ChurchCRM supports WordPress-style plugins. A plugin adds functionality — a new integration, a new settings page, a cron job, a hook that reacts when a person is created — without editing core code.

There are two kinds of plugins:

  • Core plugins ship with ChurchCRM and are maintained by the ChurchCRM team. They live at src/plugins/core/ inside a ChurchCRM installation and include integrations like MailChimp, Vonage, Google Analytics, Gravatar, OpenLP, External Backup, and Custom Links.
  • Community plugins are third-party extensions. They live at src/plugins/community/ inside a ChurchCRM installation and are installed at runtime by an admin from the approved list.

All plugin management happens at Admin → Plugins.


What plugins can do

Plugins can:

  • Add new admin pages and menu items.
  • Register routes under /plugins/{id}/....
  • Subscribe to system hooks: person created/updated, family created/updated, menu building, calendar registration, and cron jobs.
  • Inject HTML/JS/CSS into core pages.
  • Store their own settings (sandboxed to plugin.{id}.* keys).
  • Ship their own translations (see Plugin Localization).

Plugins cannot touch another plugin's settings, bypass the admin auth middleware, write files outside their own directory, or ship executable payloads like .phar, .sh, or .exe. ChurchCRM's installer rejects archives that try.
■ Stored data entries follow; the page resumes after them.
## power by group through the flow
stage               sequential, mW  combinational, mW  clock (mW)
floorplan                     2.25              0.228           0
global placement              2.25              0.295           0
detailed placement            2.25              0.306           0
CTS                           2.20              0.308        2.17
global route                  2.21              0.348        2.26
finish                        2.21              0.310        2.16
===== config.mk =====
export PLATFORM = sky130hd
export DESIGN_NAME = iot_timer
export DESIGN_NICKNAME = d
export VERILOG_FILES = /design/src/iot_pkg.sv /design/src/iot_timer.sv
export VERILOG_INCLUDE_DIRS = /design/src
export SDC_FILE = /design/constraint.sdc
export NUM_CORES = 1
export LEC_CHECK = 0
export BUFFER_PORTS_ARGS = -buffer_cell sky130_fd_sc_hd__clkbuf_2
export CELL_PAD_IN_SITES_DETAIL_PLACEMENT = 1
export CELL_PAD_IN_SITES_GLOBAL_PLACEMENT = 1
export CORE_MARGIN = 2
export CORE_UTILIZATION = 48
export DETAILED_ROUTE_END_ITERATION = 10
export GPL_TIMING_DRIVEN = 1
export PLACE_DENSITY_LB_ADDON = 0.1
export SYNTH_ARGS = -nofsm -noshare
export SYNTH_HDL_FRONTEND = slang
export SYNTH_SLANG_ARGS = --single-unit

===== constraint.sdc =====
create_clock -name MCLK -period 3.2 [get_ports MCLK]
set_clock_uncertainty 0.05 [all_clocks]
set_input_delay 0.64 -clock MCLK [delete_from_list [all_inputs] [get_ports MCLK]]
set_output_delay 0.64 -clock MCLK [all_outputs]
set_load 0.005 [all_outputs]
[src/verilog/cfg_front_consts.vh]
// Purpose: constants of the configuration unit host front end
// Assumes: 100 MHz mclk_in
// Notes:   opcodes occupy packet bits [31:28]
`ifndef CFG_FRONT_CONSTS_VH
`define CFG_FRONT_CONSTS_VH

// packet fields
`define OP_HI           31
`define OP_LO           28
`define ADDR_HI         23
`define ADDR_LO         0
`define REGIDX_HI       3

// opcodes
`define OP_NOP          4'h0
`define OP_REG_WRITE    4'h2
`define OP_REG_READ     4'h3
`define OP_CMEM_WRITE   4'hA
`define OP_RING_WRITE   4'hB

// write targets
`define TGT_CTRL        2'h0
`define TGT_CMEM        2'h1
`define TGT_RING        2'h2

// control register 0 fields
`define CTL_RUN_BIT     0

// reset values
`define RST_WORD        32'h0000_0000
`define RST_CS_N        4'hF

// timing counts (mclk cycles)
`define HK_CYCLES       16'h0100
`define SCK_HALF        8'h04
`define STARTUP_CYCLES  16'h0020

`endif

[src/verilog/config_unit_front.v]
// Purpose: host port, flash port and instruction front end of the configuration unit
// Assumes: host clock, pins and test pins are asynchronous to mclk_in and oversampled
// Notes:   one 32-word fifo sits between the ports and the packet executor
//
// Contract
// - flash pause pauses traffic; chip select held, serial clock keeps running
// - four active-low flash selects; single mode drives only select 0
// - serial flash clock made here; pause output changes on its falling edge while the flash owns the pins
// - host data bus is synchronised and sampled in the mclk_in domain on detected host clock rises
// - data pins serve either processor port or flash, never both
// - valid output high exactly while read-back data stands on the bus
// - host clock may begin with either edge after start-up
// - status outputs come from flops reset to zero (host busy resets to one), rising cleanly
// - after reset release housekeeping runs alone, clearing config memory
// - instructions arriving during housekeeping are discarded
// - config status low in housekeeping, high after, then processing starts
// - instructions taken in 128-bit groups, executed one 32-bit packet per clock
// - device stalls the host while busy; host watches status before sending
// - decoded writes routed to core memory, ring memory or control registers
// - core reset sequenced for startup, reasserted at once when the run bit clears
// - test port: async active-low reset, serial pins follow test clock
// - strap bit 0 set gates off the port chip select
`timescale 1ns/100ps
`default_nettype none
`include "cfg_front_consts.vh"

module cfg_word_fifo #(
    parameter W  = 32,
    parameter D  = 32,
    parameter AW = 5
) (
    input  wire         mclk_in,
    input  wire         rstn_in,
    // fill side
    input  wire [W-1:0] in_data_in,
    input  wire         in_valid_in,
    output wire         in_ready_out,
    // drain side
    output wire [W-1:0] out_data_out,
    output wire         out_valid_out,
    input  wire         out_ready_in
);
    reg  [W-1:0] mem [0:D-1];
    reg  [AW:0]  wp_q;
    reg  [AW:0]  rp_q;
    wire         full;
    wire         empty;

    assign full          = (wp_q[AW] != rp_q[AW]) && (wp_q[AW-1:0] == rp_q[AW-1:0]);
    assign empty         = (wp_q == rp_q);
    assign in_ready_out  = !full;
    assign out_valid_out = !empty;
    assign out_data_out  = mem[rp_q[AW-1:0]];

    always @(posedge mclk_in) begin
        if (in_valid_in && !full)
            mem[wp_q[AW-1:0]] <= in_data_in;
        if (!rstn_in) begin
            wp_q <= {(AW+1){1'b0}};
            rp_q <= {(AW+1){1'b0}};
        end else begin
            if (in_valid_in && !full)
                wp_q <= wp_q + 1'b1;
            if (out_ready_in && !empty)
                rp_q <= rp_q + 1'b1;
        end
    end
endmodule // cfg_word_fifo

module config_unit_front #(
    parameter HK_CNT    = `HK_CYCLES,
    parameter START_CNT = `STARTUP_CYCLES,
    parameter FIFO_D    = 32,
    parameter FIFO_AW   = 5
) (
    // clock and configuration reset
    input  wire        mclk_in,
    input  wire        rstn_in,
    // processor port
    input  wire        host_clk_in,
    input  wire        host_cs_n_in,
    input  wire [31:0] dq_in,
    output reg  [31:0] dq_out,
    output reg         dq_oe_n_out,
    output reg         dq_valid_out,
    output reg         host_busy_out,
    // mode and straps
    input  wire        flash_mode_in,
    input  wire [2:0]  test_strap_in,
    // flash port
    input  wire        flash_go_in,
    input  wire        flash_quad_in,
    input  wire [1:0]  flash_sel_in,
    input  wire        flash_pause_req_in,
    output reg         flash_sck_out,
    output reg  [3:0]  flash_cs_n_out,
    output reg         flash_pause_n_out,
    // status and core control
    output reg         config_status_out,
    output reg         cmem_clear_out,
    output reg         core_rst_n_out,
    output reg         cfg_wr_out,
    output reg  [1:0]  cfg_tgt_out,
    output reg  [23:0] cfg_addr_out,
    output reg  [31:0] cfg_data_out,
    // test port
    input  wire        test_port_reset_n_in,
    input  wire        test_clk_in,
    input  wire        test_mode_in,
    input  wire        test_di_in,
    output reg         test_do_out
);
    // two-flop synchronisers for every pin except test_port_reset_n_in and strap bits 2:1
    reg [31:0] dq_s1_q, dq_s2_q;
    reg [11:0] p_s1_q,  p_s2_q;
    always @(posedge mclk_in) begin
        if (!rstn_in) begin
            dq_s1_q <= `RST_WORD;
            dq_s2_q <= `RST_WORD;
            p_s1_q  <= 12'h802;
            p_s2_q  <= 12'h802;
        end else begin
            dq_s1_q <= dq_in;
            dq_s2_q <= dq_s1_q;
            p_s1_q  <= {test_strap_in[0], flash_sel_in, flash_quad_in,
                        test_di_in, test_mode_in, test_clk_in, flash_pause_req_in,
                        flash_go_in, flash_mode_in, host_cs_n_in, host_clk_in};
            p_s2_q  <= p_s1_q;
        end
    end
    wire hclk_s  = p_s2_q[0];
    wire cs_n_s  = p_s2_q[1] | p_s2_q[11];
    wire       fquad_s = p_s2_q[8];
    wire [1:0] fsel_s  = p_s2_q[10:9];
    wire fmode_s = p_s2_q[2];
    wire fgo_s   = p_s2_q[3];
    wire fpause_s= p_s2_q[4];
    wire tck_s   = p_s2_q[5];
    wire tms_s   = p_s2_q[6];
    wire tdi_s   = p_s2_q[7];

    // housekeeping phase
    reg        hk_q;
    reg [15:0] hk_cnt_q;
    always @(posedge mclk_in) begin
        if (!rstn_in) begin
            hk_q              <= 1'b1;
            hk_cnt_q          <= 16'h0000;
            cmem_clear_out    <= 1'b0;
            config_status_out <= 1'b0;
        end else if (hk_q) begin
            hk_cnt_q       <= hk_cnt_q + 16'h0001;
            cmem_clear_out <= (hk_cnt_q != HK_CNT[15:0] - 16'h0001);
            if (hk_cnt_q == HK_CNT[15:0] - 16'h0001) begin
                hk_q              <= 1'b0;
                config_status_out <= 1'b1;
            end
        end
    end

    // host clock edges; first sample primes, so either start edge is safe
    reg hclk_prev_q, primed_q;
    always @(posedge mclk_in) begin
        if (!rstn_in) begin
            hclk_prev_q <= 1'b0;
            primed_q    <= 1'b0;
        end else begin
            hclk_prev_q <= hclk_s;
            primed_q    <= 1'b1;
        end
    end
    wire hrise = primed_q && hclk_s && !hclk_prev_q;
    wire hfall = primed_q && !hclk_s && hclk_prev_q;

    // port ownership and write capture
    wire cpu_own  = !fmode_s;
    wire fl_own   = fmode_s && !hk_q && fgo_s;
    wire fifo_rdy;
    wire cpu_push = hrise && cpu_own && !cs_n_s && dq_oe_n_out && !hk_q;

    // flash serial clock, selects and pause
    reg  [7:0] div_q;
    reg        fl_push_q;
    wire       sck_tick = (div_q == `SCK_HALF - 8'h01);
    always @(posedge mclk_in) begin
        if (!rstn_in) begin
            div_q             <= 8'h00;
            flash_sck_out     <= 1'b0;
            flash_cs_n_out    <= `RST_CS_N;
            flash_pause_n_out <= 1'b1;
            fl_push_q         <= 1'b0;
        end else begin
            fl_push_q <= 1'b0;
            if (!fl_own) begin
                // a high half period is finished before the clock parks low
                div_q <= (flash_sck_out && !sck_tick) ? div_q + 8'h01 : 8'h00;
                if (sck_tick)
                    flash_sck_out <= 1'b0;
                flash_cs_n_out <= `RST_CS_N;
                flash_pause_n_out <= 1'b1;
            end else begin
                // select stays low through a pause
                flash_cs_n_out <= fquad_s ? ~(4'h1 << fsel_s) : 4'hE;
                div_q <= sck_tick ? 8'h00 : div_q + 8'h01;
                if (sck_tick) begin
                    flash_sck_out <= !flash_sck_out;
                    if (flash_sck_out)
                        flash_pause_n_out <= !(fpause_s || !fifo_rdy);
                    else
                        fl_push_q <= flash_pause_n_out;
                end
            end
        end
    end

    // fifo between ports and executor
    wire [31:0] ff_data;
    wire        ff_valid;
    wire        ff_take;
    cfg_word_fifo #(.W(32), .D(FIFO_D), .AW(FIFO_AW)) u_fifo (
        .mclk_in      (mclk_in),
        .rstn_in      (rstn_in),
        .in_data_in   (dq_s2_q),
        .in_valid_in  (cpu_push || (fl_push_q && fl_own)),
        .in_ready_out (fifo_rdy),
        .out_data_out (ff_data),
        .out_valid_out(ff_valid),
        .out_ready_in (ff_take)
    );

    always @(posedge mclk_in) begin
        if (!rstn_in)
            host_busy_out <= 1'b1;
        else
            host_busy_out <= hk_q || !fifo_rdy;
    end

    // executor: collect four words, run four packets
    reg [127:0] grp_q;
    reg [1:0]   wcnt_q;
    reg         exec_q;
    reg [1:0]   pcnt_q;
    reg [3:0]   pend_q;
    reg [23:0]  paddr_q;
    reg [31:0]  ctl_q [0:15];
    reg         rd_pend_q;
    reg [31:0]  rd_word_q;
    wire [31:0] pkt = grp_q[127:96];
    wire [3:0]  op  = pkt[`OP_HI:`OP_LO];
    assign ff_take = !exec_q && !hk_q;
    integer i;

    function [1:0] tgt_of;
        input [3:0] o;
        begin
            tgt_of = (o == `OP_CMEM_WRITE) ? `TGT_CMEM :
                     (o == `OP_RING_WRITE) ? `TGT_RING : `TGT_CTRL;
        end
    endfunction

    always @(posedge mclk_in) begin
        if (!rstn_in) begin
            grp_q     <= 128'h0;
            wcnt_q    <= 2'h0;
            exec_q    <= 1'b0;
            pcnt_q    <= 2'h0;
            pend_q    <= `OP_NOP;
            paddr_q   <= 24'h00_0000;
            rd_pend_q <= 1'b0;
            rd_word_q <= `RST_WORD;
            cfg_wr_out   <= 1'b0;
            cfg_tgt_out  <= `TGT_CTRL;
            cfg_addr_out <= 24'h00_0000;
            cfg_data_out <= `RST_WORD;
            for (i = 0; i < 16; i = i + 1)
                ctl_q[i] <= `RST_WORD;
        end else begin
            cfg_wr_out <= 1'b0;
            if (hfall && dq_valid_out)
                rd_pend_q <= 1'b0;
            if (!exec_q) begin
                if (ff_valid && ff_take) begin
                    grp_q  <= {grp_q[95:0], ff_data};
                    wcnt_q <= wcnt_q + 2'h1;
                    if (wcnt_q == 2'h3)
                        exec_q <= 1'b1;
                end
            end else begin
                grp_q  <= {grp_q[95:0], 32'h0000_0000};
                pcnt_q <= pcnt_q + 2'h1;
                if (pcnt_q == 2'h3)
                    exec_q <= 1'b0;
                if (pend_q != `OP_NOP) begin
                    cfg_wr_out   <= 1'b1;
                    cfg_tgt_out  <= tgt_of(pend_q);
                    cfg_addr_out <= paddr_q;
                    cfg_data_out <= pkt;
                    if (pend_q == `OP_REG_WRITE)
                        ctl_q[paddr_q[`REGIDX_HI:0]] <= pkt;
                    pend_q <= `OP_NOP;
                end else if (op == `OP_REG_WRITE || op == `OP_CMEM_WRITE ||
                             op == `OP_RING_WRITE) begin
                    pend_q  <= op;
                    paddr_q <= pkt[`ADDR_HI:`ADDR_LO];
                end else if (op == `OP_REG_READ) begin
                    rd_word_q <= ctl_q[pkt[`REGIDX_HI:0]];
                    rd_pend_q <= 1'b1;
                end
            end
        end
    end

    // read-back on host falling edge, held one host period
    always @(posedge mclk_in) begin
        if (!rstn_in) begin
            dq_out       <= `RST_WORD;
            dq_oe_n_out  <= 1'b1;
            dq_valid_out <= 1'b0;
        end else if (hfall) begin
            if (dq_valid_out || !cpu_own) begin
                dq_oe_n_out  <= 1'b1;
                dq_valid_out <= 1'b0;
            end else if (rd_pend_q) begin
                dq_out       <= rd_word_q;
                dq_oe_n_out  <= 1'b0;
                dq_valid_out <= 1'b1;
            end
        end
    end

    // core reset sequencing from control register 0
    reg [15:0] st_cnt_q;
    always @(posedge mclk_in) begin
        if (!rstn_in) begin
            st_cnt_q       <= 16'h0000;
            core_rst_n_out <= 1'b0;
        end else if (!ctl_q[0][`CTL_RUN_BIT]) begin
            st_cnt_q       <= 16'h0000;
            core_rst_n_out <= 1'b0;
        end else if (!core_rst_n_out) begin
            st_cnt_q <= st_cnt_q + 16'h0001;
            if (st_cnt_q == START_CNT[15:0] - 16'h0001)
                core_rst_n_out <= 1'b1;
        end
    end

    // test port bypass path, async reset
    reg tck_prev_q, byp_q;
    always @(posedge mclk_in) begin
        if (!rstn_in)
            tck_prev_q <= 1'b0;
        else
            tck_prev_q <= tck_s;
    end
    always @(posedge mclk_in or negedge test_port_reset_n_in) begin
        if (!test_port_reset_n_in) begin
            byp_q       <= 1'b0;
            test_do_out <= 1'b0;
        end else begin
            if (tck_s && !tck_prev_q)
                byp_q <= tms_s ? 1'b0 : tdi_s;
            if (!tck_s && tck_prev_q)
                test_do_out <= byp_q;
        end
    end
endmodule // config_unit_front
`default_nettype wire

[config.mk]
export PLATFORM = sky130hd
export DESIGN_NAME = config_unit_front
export DESIGN_NICKNAME = d
export VERILOG_FILES = /design/src/verilog/config_unit_front.v
export VERILOG_INCLUDE_DIRS = /design/src /design/src/verilog
export SDC_FILE = /design/constraint.sdc
export NUM_CORES = 2
export LEC_CHECK = 0
export BUFFER_PORTS_ARGS = -buffer_cell sky130_fd_sc_hd__buf_4
export CORE_MARGIN = 1
export CORE_UTILIZATION = 30
export DETAILED_ROUTE_END_ITERATION = 8
export GPL_ROUTABILITY_DRIVEN = 0
export HOLD_SLACK_MARGIN = 0.1
export SLEW_MARGIN = 20
export SYNTH_ARGS = -nofsm -noshare
export SYNTH_HDL_FRONTEND = slang
export SYNTH_SLANG_ARGS = --single-unit
[constraint.sdc]
create_clock -name mclk_in -period 5.55 [get_ports mclk_in]
set_clock_uncertainty 0.1 [all_clocks]
set_input_delay 1.665 -clock mclk_in [delete_from_list [all_inputs] [get_ports mclk_in]]
set_output_delay 1.665 -clock mclk_in [all_outputs]
set_load 0.005 [all_outputs]
==> impl_metrics.json <==
{
  "status": "finished clean",
  "synth-seq-cells": 1985,
  "wl_per_cell_um": 22.7,
  "cp.arrival_ps": 4360,
  "yosys_warnings": 0,
  "setup_viol_count_final": 0,
  "final.setup.tns_ps": 0,
  "final_common_cell": "edfxtp_1",
  "yosysUniqueCellTypes": 57,
  "hold_viol": 0,
  "cts_max_path_buffers": 3,
  "fillerInstances": 24197,
  "cp.required_ps": 5900,
  "vias_per_cell": 4.83,
  "drive_above_1_share_pct": 19.7,
  "clock-sinks": 1985,
  "hold_buffers": 0,
  "syn_area_per_cell_sq_um": 15.8,
  "die_x_um": 511,
  "overflow": 0,
  "std_cell_rows": 186,
  "die-area_sq_um": 261000,
  "clkTransAtPathRegs_ps": 60,
  "synth_fa_ha_area_share_pct": 0.161,
  "via_count": 41777,
  "grt_antenna_before_repair": 4,
  "htreeDepth": 4,
  "yosys-mux-area-fraction_pct": 13.8,
  "cap_violations": 0,
  "ios": 153,
  "timing.fmax_ghz": 0.249,
  "port_buffers": 150,
  "ys_top_cells_by_area": "edfxtp_1 (59%), dfxtp_1 (12%), mux4_2 (8.3%)",
  "period_share_pct": 72.3,
  "start_util_pct": 30.2,
  "postCtsSetupRepairBufs": 0,
  "synth.net_count": 4987,
  "core_area_sq_um": 257000,
  "ir_drop_mv": 0.361,
  "synth_top_family_by_area": "multiplexers",
  "final_nets": 5129,
  "cts_resized": 0,
  "yosys.area.top_type_share_pct": 59.3,
  "cellLeakagePower_nw": 29.8,
  "worstSetupPathType": "reg -> reg",
  "grt_pass1_vias": 42034,
  "netlist_area_sq_um": 77700,
  "ant_nets": 0,
  "layout_common_cells": "edfxtp_1 (1,536), and2_1 (600), nand2_1 (513)",
  "clkLatencyLatePin_ps": 890,
  "yosys.area_share.simple_pct": 9.27,
  "drc": 0,
  "grt_usage_pct": 14.8,
  "syn-instance-count": 4928,
  "dp_cells": 8244,
  "powerDensity_nw_per_um2": 337,
  "cts_buffers": 208,
  "rsz0062_at_grt": "false",
  "crit_fanout": 23,
  "end_kind": "flip-flop",
  "drt_first_iter_violations": 3714,
  "instances_no_fill": 8644,
  "synthFlopType": "edfxtp_1",
  "yosysSeqAreaShare_pct": 70.9,
  "hold_path_class": "reg -> reg",
  "drt_first_pass_iters": 5,
  "start_kind": "flip-flop",
  "synthXorXnorAreaFrac_pct": 0.484,
  "drt_wl_total_mm": 196,
  "cts_tree": "yes",
  "cts_root_buf": "clkbuf_16",
  "max_slew.worst_pin.slew_ps": 1100,
  "grt_pass1_wl_mm": 286,
  "slew_violations": 0,
  "synth_compound_area_share_pct": 3.38,
  "dieHeight_um": 511,
  "grt_max_degree": 164,
  "max_slew_margin_pct": 26.5,
  "synth_edf_count": 1536,
  "area_growth_pct": 16.6,
  "dp_hpwl_mm": 115,
  "async_flop_share_pct": 0.101,
  "yosys.area.top_type": "edfxtp_1",
  "period_needed_ps": 4010
}
cell families (layout without fill, tap and decap cells):
logic type / count (synthesis) / in the layout
XOR/XNOR: 43 / 43
multiplexers: 713 / 713
flip-flops: 1985 / 1985
buffers and inverters: 372 / 701
adder cells (fa/ha/maj): 10 / 10
other: 0 / 3
AND/OR/NAND/NOR: 1407 / 1407
AO/OA/AOI/OAI: 398 / 398
cell usage after synthesis, drive strengths merged, types with 2 or more instances:
library cell  instances
edfxtp             1536
and2                602
nand2               515
dfxtp               447
mux2i               425
mux4                288
clkbuf              251
a21oi               162
nor2                108
buf                 107
a22oi                98
nand3                86
o21ai                55
o221a                32
o221ai               32
xor2                 26
nand2b               18
xnor2                17
inv                  14
nor3                 11
nor4                 11
and3                 10
ha                   10
or3                   9
nand4                 8
nor2b                 7
nand3b                6
a31oi                 5
or2                   4
a311o                 3
nor4b                 3
a311oi                2
dfrtp                 2
nand4b                2
o311ai                2
o41ai                 2
or3b                  2
or4                   2
final timing paths:
path | endpoint | start | depth (start not counted) | slack (ps)
max in group asynchronous | test_do_out$_DFFE_PN0P_ | test_port_reset_n_in | 1 | 4820
setup / recovery | u_fifo.mem[8][0]$_DFFE_PP_ | p_s2_q[2]$_SDFF_PN0_ | 6 | 1540
min in group asynchronous | byp_q$_DFFE_PN0P_ | test_port_reset_n_in | 1 | 450
setup reg to reg | u_fifo.mem[8][0]$_DFFE_PP_ | p_s2_q[2]$_SDFF_PN0_ | 6 | 1540
hold reg to reg | byp_q$_DFFE_PN0P_ | p_s2_q[6]$_SDFF_PN0_ | 1 | 310
hold / removal | byp_q$_DFFE_PN0P_ | p_s2_q[6]$_SDFF_PN0_ | 1 | 310
per-stage QoR:
step	setup slack [ps]	hold WS (ps)	utilization, %	instance area (sq um)	power (mW)
finish	1540	305	35.2	90600	30.6
global route	1400	317	35.2	90600	31.4
CTS	1500	309	35.2	90600	30.9
detailed placement	806	296	32.5	83500	16.9
global placement	868	289	32.5	83500	16.9
floorplan	439	280	-	77700	16.7
layer usage:
layer | part of all wire, % | global-route usage, % | up-vias
li1 | - | - | 18729
met3 | 5.2 | 2.08 | 264
met5 | 0 | 0 | -
met4 | 2.2 | 3.67 | 0
met2 | 50 | 25.2 | 1100
met1 | 43 | 19.7 | 21684
critical path: stages (launching register included):
cell	delay (ps)
dfxtp_1	440
and3b_1	390
a22oi_1	230
a31oi_1	550
nand2_1	630
nor2_4	600
buf_4	590
area by class of cell:
cell class | count | area [sq um] | share of cell area [%]
Antenna cell | 3 | 7.51 | 0.00828
Clock buffer | 307 | 6090 | 6.72
Clock inverter | 90 | 996 | 1.10
Inverter | 14 | 57.6 | 0.0635
Multi-Input combinational cell | 2571 | 21600 | 23.8
Sequential cell | 1985 | 55100 | 60.8
Tap cell | 3384 | 4230 | 4.67
Timing Repair Buffer | 290 | 2550 | 2.81
flip-flops by register name, summed over array words and instances, names as in the netlist, 2 cells and up, named ones only:
register,cells
wcnt_q,2
cfg_data_out,32
u_fifo.wp_q,6
grp_q,128
div_q,8
paddr_q,24
ctl_q,512
p_s1_q,12
dq_s1_q,32
u_fifo.mem,1024
u_fifo.rp_q,6
p_s2_q,12
cfg_addr_out,24
pend_q,4
rd_word_q,32
flash_cs_n_out,4
st_cnt_q,16
hk_cnt_q,16
cfg_tgt_out,2
dq_out,32
dq_s2_q,32
pcnt_q,2
where the power goes:
part	total, mW	internal [mW]	switching, mW
logic	0.360	0.125	0.235
registers	16.2	16.1	0.115
clock network	14.0	8.01	5.96
total	30.6	24.2	6.31
No activity file was read; power rests on OpenSTA's default activity.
How to install a community plugin

See Installing Community Plugins. The short version: from Admin → Plugins, choose a plugin from the approved list, click Install, review the risk summary, then click Enable when you're ready.


Security & compliance

Community plugins are a supply-chain surface — they run on your server with the same permissions as the ChurchCRM application. Before you install anything, read Plugin Security & Compliance. It covers the risk levels admins see in the install screen, the capability tags approved plugins must declare, and the audit checklist we recommend running every quarter.


For plugin developers

If you want to build a community plugin, start in the ChurchCRM repository's skill files rather than here — they have the canonical technical details:

  • plugin-create.md — the community plugin quickstart: scaffold, code, run the security scan against your own tree, build a reproducible zip, and open the approved-plugins.json pull request.
  • plugin-development.md — the technical reference, including the full allowed/forbidden capability contract.
  • plugin-security-scan.md — the review checklist every approved community plugin must pass before it enters the registry.

Note: ChurchCRM has a separate plugin-migration.md skill, but it applies only to the core plugins shipped in src/plugins/core/. Community plugin authors do not use it.

Once your plugin is tagged and hosted at an immutable HTTPS URL with a reproducible SHA-256, open a pull request against src/plugins/approved-plugins.json in the CRM repo. A ChurchCRM maintainer will run the security-scan checklist against your zip and either approve, request changes, or reject.